◆ Task statement: Where a line below holds the string "latches", copy that line.

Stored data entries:
========================================================================

[config.mk]
export PLATFORM = sky130hd
export DESIGN_NAME = regfile_port_arbiter
export DESIGN_NICKNAME = d
export VERILOG_FILES = /design/src/rtl/regfile_port_arbiter.sv
export SDC_FILE = /design/constraint.sdc
export NUM_CORES = 1
export LEC_CHECK = 0
export ABC_AREA = 1
export CORE_UTILIZATION = 36
export DETAILED_ROUTE_END_ITERATION = 16
export PLACE_DENSITY = 0.86
export SKIP_CTS_REPAIR_TIMING = 1
export SLEW_MARGIN = 15
export SYNTH_ARGS = -nofsm -noshare
export SYNTH_HDL_FRONTEND = slang
export SYNTH_SLANG_ARGS = --single-unit
[constraint.sdc]
create_clock -name clk -period 1 [get_ports clk]
set_input_delay 0.3 -clock clk [delete_from_list [all_inputs] [get_ports clk]]
set_output_delay 0.3 -clock clk [all_outputs]
set_load 0.01 [all_outputs]
[src/rtl/regfile_port_arbiter.sv]
// regfile_port_arbiter
//   Shares one single-read/single-write register file between two requesters
//   (A and B). The arbiter picks a winner in IDLE and latches its operation.
//   It then drives the register file for one ACCESS cycle and pulses the
//   winner's ack in RESP. Each transaction takes three cycles.
//
// Ports
//   clk, rst_n               clock (rising edge), async active-low reset
//   a_req/a_we/a_num/a_wdata requester A: request, write enable, index, data
//   a_ack                    one-cycle completion pulse for A
//   b_req/b_we/b_num/b_wdata requester B: same as A
//   b_ack                    one-cycle completion pulse for B
//   rdata                    last read result, updated when a read completes
//   rf_write/rf_writenum/rf_readnum/rf_data_in   drive the register file
//   rf_data_out              combinational read data from the register file
module regfile_port_arbiter #(
  parameter int DATA_W     = 16,
  parameter int NUM_W      = 3,
  parameter int FIXED_PRIO = 0
) (
  input  logic              clk,
  input  logic              rst_n,
  input  logic              a_req,
  input  logic              a_we,
  input  logic [NUM_W-1:0]  a_num,
  input  logic [DATA_W-1:0] a_wdata,
  output logic              a_ack,
  input  logic              b_req,
  input  logic              b_we,
  input  logic [NUM_W-1:0]  b_num,
  input  logic [DATA_W-1:0] b_wdata,
  output logic              b_ack,
  output logic [DATA_W-1:0] rdata,
  output logic              rf_write,
  output logic [NUM_W-1:0]  rf_writenum,
  output logic [NUM_W-1:0]  rf_readnum,
  output logic [DATA_W-1:0] rf_data_in,
  input  logic [DATA_W-1:0] rf_data_out
);

  typedef enum logic [1:0] {
    S_IDLE,
    S_ACCESS,
    S_RESP
  } state_e;

  typedef enum logic {
    GNT_A = 1'b0,
    GNT_B = 1'b1
  } grant_e;

  state_e              state_q;
  grant_e              last_grant_q;
  grant_e              op_grant_q;
  logic                op_we_q;
  logic [NUM_W-1:0]    op_num_q;
  logic [DATA_W-1:0]   op_wdata_q;
  logic                a_ack_q;
  logic                b_ack_q;
  logic [DATA_W-1:0]   rdata_q;
  logic                rf_write_q;

  // Winner selection for the current IDLE cycle.
  grant_e              grant_d;
  logic                any_req_d;
  logic                sel_we_d;
  logic [NUM_W-1:0]    sel_num_d;
  logic [DATA_W-1:0]   sel_wdata_d;

  always_comb begin
    any_req_d = a_req | b_req;
    grant_d   = GNT_A;
    if (a_req && b_req) begin
      // Round-robin: B wins a tie only when A had the previous grant.
      if ((FIXED_PRIO == 0) && (last_grant_q == GNT_A)) begin
        grant_d = GNT_B;
      end
    end else if (b_req) begin
      grant_d = GNT_B;
    end

    if (grant_d == GNT_B) begin
      sel_we_d    = b_we;
      sel_num_d   = b_num;
      sel_wdata_d = b_wdata;
    end else begin
      sel_we_d    = a_we;
      sel_num_d   = a_num;
      sel_wdata_d = a_wdata;
    end
  end

  always_ff @(posedge clk or negedge rst_n) begin
    if (!rst_n) begin
      state_q      <= S_IDLE;
      last_grant_q <= GNT_B;
      op_grant_q   <= GNT_A;
      op_we_q      <= 1'b0;
      op_num_q     <= '0;
      op_wdata_q   <= '0;
      a_ack_q      <= 1'b0;
      b_ack_q      <= 1'b0;
      rdata_q      <= '0;
      rf_write_q   <= 1'b0;
    end else begin
      a_ack_q    <= 1'b0;
      b_ack_q    <= 1'b0;
      rf_write_q <= 1'b0;
      unique case (state_q)
        S_IDLE: begin
          if (any_req_d) begin
            op_grant_q   <= grant_d;
            last_grant_q <= grant_d;
            op_we_q      <= sel_we_d;
            op_num_q     <= sel_num_d;
            op_wdata_q   <= sel_wdata_d;
            // Register rf_write here so it is high exactly during ACCESS.
            rf_write_q   <= sel_we_d;
            state_q      <= S_ACCESS;
          end
        end
        S_ACCESS: begin
          if (!op_we_q) begin
            rdata_q <= rf_data_out;
          end
          a_ack_q <= (op_grant_q == GNT_A);
          b_ack_q <= (op_grant_q == GNT_B);
          state_q <= S_RESP;
        end
        S_RESP: begin
          state_q <= S_IDLE;
        end
        default: begin
          state_q <= S_IDLE;
        end
      endcase
    end
  end

  // Index and data follow the op latches. These update only on a grant,
  // so they hold their last values outside ACCESS.
  assign rf_writenum = op_num_q;
  assign rf_readnum  = op_num_q;
  assign rf_data_in  = op_wdata_q;
  assign rf_write    = rf_write_q;
  assign a_ack       = a_ack_q;
  assign b_ack       = b_ack_q;
  assign rdata       = rdata_q;

endmodule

========================================================================

◆ Response to the task:
//   (A and B). The arbiter picks a winner in IDLE and latches its operation.
  // Index and data follow the op latches. These update only on a grant,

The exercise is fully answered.